Background: The impact on microalbuminuria of strict treatment aimed at lowering of self-measured morning blood pressure using an adrenergic blockade is unclear.
Methods: We conducted an open-label multicenter trial, the Japan Morning Surge-1 Study, that enrolled 611 hypertensive patients, whose self-measured morning systolic blood pressure levels were more than 135 mmHg while taking antihypertensive drugs. These were randomly allocated to an experimental group, whose members received bedtime administration of 1-4 mg doxazosin (doxazosin group) or a control group whose members continued without any add-on medication (control group). The urinary albumin/creatinine ratio was investigated at the baseline and 6 months after the randomization.
Results: Both the morning and evening blood pressures and urinary albumin/creatinine ratio (-3.4 vs. 0.0 mg/gCr for urinary albumin/creatinine ratio; P < 0.001) were more markedly reduced in the doxazosin group than in the control group.
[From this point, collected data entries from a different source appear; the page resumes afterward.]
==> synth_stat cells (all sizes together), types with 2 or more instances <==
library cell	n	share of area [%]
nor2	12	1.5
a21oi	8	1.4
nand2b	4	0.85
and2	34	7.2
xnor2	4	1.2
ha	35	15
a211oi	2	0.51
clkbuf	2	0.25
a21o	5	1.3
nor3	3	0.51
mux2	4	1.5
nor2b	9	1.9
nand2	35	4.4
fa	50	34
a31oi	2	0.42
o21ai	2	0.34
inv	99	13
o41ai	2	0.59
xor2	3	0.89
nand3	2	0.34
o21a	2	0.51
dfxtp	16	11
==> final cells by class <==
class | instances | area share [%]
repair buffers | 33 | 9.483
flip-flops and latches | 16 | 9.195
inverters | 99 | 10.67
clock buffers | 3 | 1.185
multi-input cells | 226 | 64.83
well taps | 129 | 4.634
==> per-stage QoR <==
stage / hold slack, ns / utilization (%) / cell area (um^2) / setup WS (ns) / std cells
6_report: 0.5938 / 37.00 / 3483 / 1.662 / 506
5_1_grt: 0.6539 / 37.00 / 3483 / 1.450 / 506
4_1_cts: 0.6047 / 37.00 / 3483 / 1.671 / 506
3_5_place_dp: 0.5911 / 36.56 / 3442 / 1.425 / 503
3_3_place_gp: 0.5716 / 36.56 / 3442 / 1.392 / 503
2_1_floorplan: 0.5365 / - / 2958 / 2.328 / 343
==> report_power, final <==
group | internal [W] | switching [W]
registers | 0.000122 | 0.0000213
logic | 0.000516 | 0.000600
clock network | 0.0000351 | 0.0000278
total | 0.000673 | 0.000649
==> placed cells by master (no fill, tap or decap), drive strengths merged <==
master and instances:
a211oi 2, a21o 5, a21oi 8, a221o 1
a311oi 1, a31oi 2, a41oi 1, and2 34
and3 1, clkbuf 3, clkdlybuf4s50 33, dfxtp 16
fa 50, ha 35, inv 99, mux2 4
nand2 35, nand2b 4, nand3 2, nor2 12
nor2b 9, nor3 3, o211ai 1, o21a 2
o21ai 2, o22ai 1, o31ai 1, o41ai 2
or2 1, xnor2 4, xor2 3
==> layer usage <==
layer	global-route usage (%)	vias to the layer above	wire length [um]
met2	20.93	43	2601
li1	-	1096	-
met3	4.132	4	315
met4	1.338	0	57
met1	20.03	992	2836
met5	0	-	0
### constraint.sdc
current_design FullAdder

set clk_period 8.1
set clk_io_pct 0.2

create_clock -name clk0 -period $clk_period

set non_clock_inputs [all_inputs -no_clocks]
set_input_delay [expr $clk_period * $clk_io_pct] -clock clk0 $non_clock_inputs
set_output_delay [expr $clk_period * $clk_io_pct] -clock clk0 [all_outputs]
### design.v
module FullAdder(
  input        clock,
  input        reset,
  input  [7:0] io_a,
  input  [7:0] io_b,
  input  [7:0] io_cIn,
  output [7:0] io_s,
  output [7:0] io_cOut
);
  wire [7:0] _T;  
  wire [7:0] _T_3;  
  wire [7:0] _T_4;  
  wire [7:0] _T_6;  
  wire [7:0] _T_7;  
  assign _T = io_a ^ io_b;  
  assign _T_3 = io_b + io_a;  
  assign _T_4 = io_a & _T_3;  
  assign _T_6 = io_cIn + io_b;  
  assign _T_7 = _T_4 & _T_6;  
  assign io_s = _T ^ io_cIn;  
  assign io_cOut = _T_7 & io_cIn;  
endmodule
### config.mk
export PLATFORM = sky130hd
export DESIGN_NAME = FullAdder
export DESIGN_NICKNAME = FullAdder
export VERILOG_FILES = /design/flow/design.v
export SDC_FILE = /design/flow/constraint.sdc
export NUM_CORES = 4
export LEC_CHECK = 1
export CORE_AREA = 10 10 70 70
export DIE_AREA = 0 0 80 80
### run.sh
#!/bin/bash
# OpenROAD 26Q1-2900-gdf79404cd8, Yosys 0.63+post, stock flow scripts
make -C /OpenROAD-flow-scripts/flow DESIGN_CONFIG=/design/flow/config.mk WORK_HOME=/design/flow/orfs finish
==> results.json <==
{
  "syn-cell-area_um2": 708,
  "yosysWarnings": 0,
  "grt_pass1_vias": 822,
  "drc": 0,
  "io-pin-count": 42,
  "flop-count": 0,
  "port_buffers": 40,
  "tightest_slew_ps": 348,
  "ant_nets": 0,
  "min_period_ps": 5740,
  "critPathSlowestCell": "clkdlybuf4s50_1",
  "pwr_density_cell_nw_per_um2": 64.4,
  "fillerInstances": 355,
  "coreArea_um2": 3420,
  "crit_path_end_kind": "output port",
  "critPathRequiredTime_ps": 6480,
  "hold_buffers": 0,
  "ys_area_um2": 708,
  "power.leakage_nw": 0.474,
  "cp_max_fo": 3,
  "logic_area_um2": 686,
  "crit_chain": "clkdlybuf4s50_1, ha_1, fa_1, a21oi_1, o211ai_1, a21oi_1, xor2_1, nor4_2, clkdlybuf4s50_1",
  "rsz0062_at_grt": "no",
  "vias": 785,
  "cts_setup_buffers": 0,
  "gp_congestion": 0.838,
  "die_h_um": 80,
  "whs_ps": 4190,
  "finalSetupTns_ps": 0,
  "top_cells_by_count": "15 x ha_1, 9 x xor2_1, 6 x inv_1, 6 x nor3_1, 6 x o21a_1",
  "finalHoldViolations": 0,
  "fp-utilization": 0.207,
  "maxSlewHeadroom": 0.766,
  "wl_per_cell_um": 11.9,
  "ys_seq_frac": 0,
  "antenna_cells": 0,
  "critPathTopFamily": "buffers and inverters",
  "ir_drop_uv": 27.5,
  "ys_cells": 91,
  "status": "completed",
  "slew_violations": 0,
  "yosysTopAreaCell": "ha_1",
  "dp_cells": 177,
  "wl_um": 2100,
  "cp.arrival_ps": 4120,
  "die-area_um2": 6400,
  "final_cells": 177,
  "place_hpwl_um": 1910,
  "syn2layout_area_growth_pct": 64.7,
  "grtUsageTotal": 0.0648,
  "drive_above_1_share": 0.0229,
  "cts_resized": 0,
  "max_stage_delay_ps": 500,
  "fp.dieW_um": 80,
  "syn_area_per_cell_um2": 7.78,
  "grt_max_degree": 6,
  "synthTopCellsByArea": "ha_1 27%, xor2_1 11%, o21a_1 6.4%",
  "rows": 21,
  "yosys.cell_count.top_type": "ha_1",
  "vias_per_cell": 4.44,
  "grt_antenna_before_repair": 0,
  "grt_pass1_wl_um": 3560,
  "grt_overflow_total": 0,
  "hold_path_class": "in -> out",
  "synthDistinctLibCells": 27,
  "crit_buf_inv": 2,
  "fmax_mhz": 174,
  "critPathKind": "in -> out",
  "drt_iter0_markers": 7,
  "cap_violations": 0,
  "setup_viol": 0,
  "dr.pass1.iters": 4,
  "seq_area_um2": 0,
  "top_cell_area_share": 0.265,
  "fin_crit_sh": 0.708,
  "clkbuf_count": 0,
  "crit_path_start_kind": "primary input",
  "synthCells": 91,
  "p_total_uw": 75.1,
  "warnings": 35
}
report_power, final:
group / internal, mW / leakage, nW / total, mW / switching, mW
Clock: 0 / 0 / 0 / 0
Sequential: 0 / 0 / 0 / 0
Combinational: 0.0453 / 0.474 / 0.0751 / 0.0298
area by class of cell:
cell class | count | area share
Timing Repair Buffer | 40 | 0.343
Tap cell | 46 | 0.0494
Multi-Input combinational cell | 85 | 0.588
Inverter | 6 | 0.0193
path summary, 6_finish.rpt:
kind | slack, ps | to | start | depth (start not counted)
worst max-delay path | 2360 | io_cOut[6] | io_b[0] | 9
worst min-delay path | 4190 | io_cOut[6] | io_a[6] | 4
layout by cell type (no fill, tap or decap), drive strengths merged, types with 2 or more instances in the layout:
cell            n
fa              2
nand3           4
ha             15
a21oi           5
nor3            6
a211oi          3
xor2            9
nand2           5
o211ai          3
nor4            2
a21o            2
xnor2           4
o21ai           5
nor2b           2
clkdlybuf4s50  40
o21a            6
inv             6
nor2            3
and3            2
layer usage:
layer | share of wire | track usage
met1 | 0.54 | 0.0931
met5 | 0 | 0
met4 | 0 | 0
met3 | 0.14 | 0.0295
met2 | 0.32 | 0.0915
cell families after synthesis:
| group | after synthesis | share of synthesized area |
|---|---|---|
| XOR/XNOR | 13 | 0.161 |
| buffers and inverters | 6 | 0.0318 |
| adder cells (fa/ha/maj) | 17 | 0.322 |
| AND-OR/OR-AND | 29 | 0.277 |
| AND/OR/NAND/NOR | 26 | 0.208 |
through the flow:
stage | setup slack [ps] | area, um2 | utilization
global route | 2160 | 1170 | 0.341
CTS | 2340 | 1170 | 0.341
global placement | 2340 | 1170 | 0.341
detailed placement | 2340 | 1170 | 0.341
floorplan | 3500 | 708 | -
finish | 2360 | 1170 | 0.341
Power figures rest on the tool's default switching activity, not on a simulated workload.
==> /design/flow/design.v <==
module Alu(
  input         clock,
  input         reset,
  input  [7:0]  io_a,
  input  [7:0]  io_b,
  input  [1:0]  io_fn,
  output [15:0] io_y
);
  wire  _T;  
  wire [7:0] _T_2;  
  wire  _T_3;  
  wire [7:0] _T_5;  
  wire  _T_6;  
  wire [7:0] _T_7;  
  wire  _T_8;  
  wire [15:0] _T_9;  
  wire [15:0] _GEN_0;  
  wire [15:0] _GEN_1;  
  wire [15:0] _GEN_2;  
  assign _T = 2'h0 == io_fn;  
  assign _T_2 = io_a + io_b;  
  assign _T_3 = 2'h1 == io_fn;  
  assign _T_5 = io_a - io_b;  
  assign _T_6 = 2'h2 == io_fn;  
  assign _T_7 = io_a / io_b;  
  assign _T_8 = 2'h3 == io_fn;  
  assign _T_9 = io_a * io_b;  
  assign _GEN_0 = _T_8 ? _T_9 : 16'h0;  
  assign _GEN_1 = _T_6 ? {{8'd0}, _T_7} : _GEN_0;  
  assign _GEN_2 = _T_3 ? {{8'd0}, _T_5} : _GEN_1;  
  assign io_y = _T ? {{8'd0}, _T_2} : _GEN_2;  
endmodule
==> /design/flow/run.sh <==
#!/bin/bash
# OpenROAD 26Q1-2900-gdf79404cd8, Yosys 0.63+post, stock flow scripts
make -C /OpenROAD-flow-scripts/flow DESIGN_CONFIG=/design/flow/config.mk WORK_HOME=/design/flow/orfs finish
==> /design/flow/config.mk <==
export PLATFORM = sky130hd
export DESIGN_NAME = Alu
export DESIGN_NICKNAME = Alu
export VERILOG_FILES = /design/flow/design.v
export SDC_FILE = /design/flow/constraint.sdc
export NUM_CORES = 4
export LEC_CHECK = 1
export CORE_UTILIZATION = 30
==> /design/flow/constraint.sdc <==
current_design Alu

set clk_period 17.0
set clk_io_pct 0.2

create_clock -name clk0 -period $clk_period

set non_clock_inputs [all_inputs -no_clocks]
set_input_delay [expr $clk_period * $clk_io_pct] -clock clk0 $non_clock_inputs
set_output_delay [expr $clk_period * $clk_io_pct] -clock clk0 [all_outputs]
==> Slide: Implementation Results <==
Flow Results at a Glance

Critical path
  • Most common cell type on the critical path: sky130_fd_sc_hd__ha_1
  • Startpoint kind of the worst setup timing path: input pin
  • Category of the most critical setup path: in2out
  • Endpoint class of the critical path: primary output
  • CP max FO: 7
  • Cell with the largest stage delay on the worst path: sky130_fd_sc_hd__o211ai_1
  • Data required time of the critical path: 13.60 ns
  • Slowest cell delay on critical path: 0.39 ns
  • Data arrival time of the worst path: 12.97 ns

Global routing
  • Total GRT Usage: 16.1%
  • Number of global-route vias before repair: 3942
  • Largest net degree at the start of global routing: 31
  • Gr ovfl total: 0
  • Global-route wire length before repair: 18.7 mm
  • Initial antenna violation count: 0

Timing
  • Fin. Hold Viols: 0
  • Achievable clock frequency: 0.0611 GHz
  • Worst-case hold slack: 7.63 ns
  • Transition time at the pin with the least slew margin: 0.607 ns
  • Finish-stage setup viols: 0
  • Share of the clock period used by the worst path: 96.3%
  • Final number of max-transition violations: 0
  • Setup repair after global routing missed its margin: no
  • Shortest clock period the worst path allows after layout: 16.37 ns
  • Relative slew margins: 59.4%

Floorplanning
  • Die width: 121 um
  • Chip area: 14700 um^2
  • Die H: 121 um
  • # IOs: 36
  • Placeable core area: 13900 um^2
  • Number of placement rows: 43
  • Floorplan utilization: 30.8%

Yosys
  • Yosys stat cell total: 553
  • Main area contributors after synthesis: sky130_fd_sc_hd__ha_1, sky130_fd_sc_hd__fa_1, sky130_fd_sc_hd__inv_1
  • Library cells used by synthesis: 58
  • Combined area of all synthesized cells: 4270 um^2
  • Mean cell area of the mapped netlist: 7.72 um^2
  • Yosys Warn Count: 0
  • Cell count after synthesis: 553
  • Post-synthesis sequential area ratio: 0%
  • Cell type with the largest total area: sky130_fd_sc_hd__ha_1
  • MUX share of area: 3.72%
  • Area fraction in full adders, half adders and majority gates: 44.2%
  • Simple-Gate Fraction of Synth Area: 19.1%
  • Largest family of logic cells by area: adder cells
  • Compound Share, Synth: 19.5%
  • Top-area cell share: 26.4%
  • YS chip area: 4270 um^2
  • XOR-XNOR Cells, Area Fraction: 5.13%

Finish
  • Flop area: 0 um^2
  • Total area of multi-input combinational cells: 4010 um^2
  • Layout cell share with drive strength beyond 1: 18.3%
  • Leading cell types in the layout, fill and taps excluded: sky130_fd_sc_hd__ha_1, sky130_fd_sc_hd__buf_4, sky130_fd_sc_hd__inv_1
  • Sequential cell count of the final layout: 0
  • Synthesis-to-layout area growth: 28.7%
  • Layout fillers: 1394
  • Commonest non-fill, non-tap cell in the layout: sky130_fd_sc_hd__ha_1
  • Final design area excluding fillers: 5500 um^2
  • Number of clock buffers in the layout: 0
  • Final Non-Filler Cells: 834

Power
  • Leakage dissipation: 2.76 nW
  • Worst supply voltage drop on vdd: 0.0000277 V
  • Ratio of total power to cell area: 56.8 nW/um^2

Routing
  • First DRT Iteration DRCs: 256
  • DRC violations left: 0
  • Remaining antenna violation count: 0
  • Sum of routed wire length over all layers: 11.2 mm
  • Router iterations before antenna repair: 4
  • Antenna fix cells: 0
  • Ratio of routed vias to standard cells: 4.90
  • Via count: 4088
  • Average routed wire per standard cell: 13.4 um

Placed design
  • Total placed cells including tap cells: 824
  • # port buffers: 34
  • Placed standard-cell area: 5320 um^2
  • Half-perimeter wire length after detailed placement: 9.26 mm
  • Placer's final routability congestion estimate: 0.880

Hold path
  • Class of the worst hold path: in2out
  • Hold depth: 5
  • Worst min-delay path endpoint: io_y[0]
  • Hold_sp: io_b[0]

Outcome
  • Status: finished clean

Flow run
  • Tool Warnings: 45
  • Max-capacitance violation count: 0
-- power breakdown --
part	internal, mW	switching [mW]	total (mW)
Clock	0	0	0
Sequential	0	0	0
Combinational	0.154	0.158	0.312
-- layer usage --
metal	global-route usage, %	up-vias	wire [um]
met3	1.58	4	418
met5	0	-	0
met2	27.0	52	5210
met1	23.9	1921	5570
li1	-	2111	-
met4	0.540	0	21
This difference in the urinary albumin/creatinine ratio between the two groups was more marked in the patients with microalbuminuria (n = 238, -27.9 vs. -8.1 mg/gCr, P < 0.001). The reduction of urinary albumin/creatinine ratio was significantly associated with the use of doxazosin, and the change in all self-measured blood pressures (morning, evening, the average morning-evening), and these associations were independent of each other (P < 0.001).
Conclusion: Adding a bedtime dose of an alpha-adrenergic blocker titrated by self-measured morning blood pressure in treated hypertensive patients with uncontrolled morning hypertension significantly reduced blood pressure and urinary albumin excretion rate, particularly in those with microalbuminuria.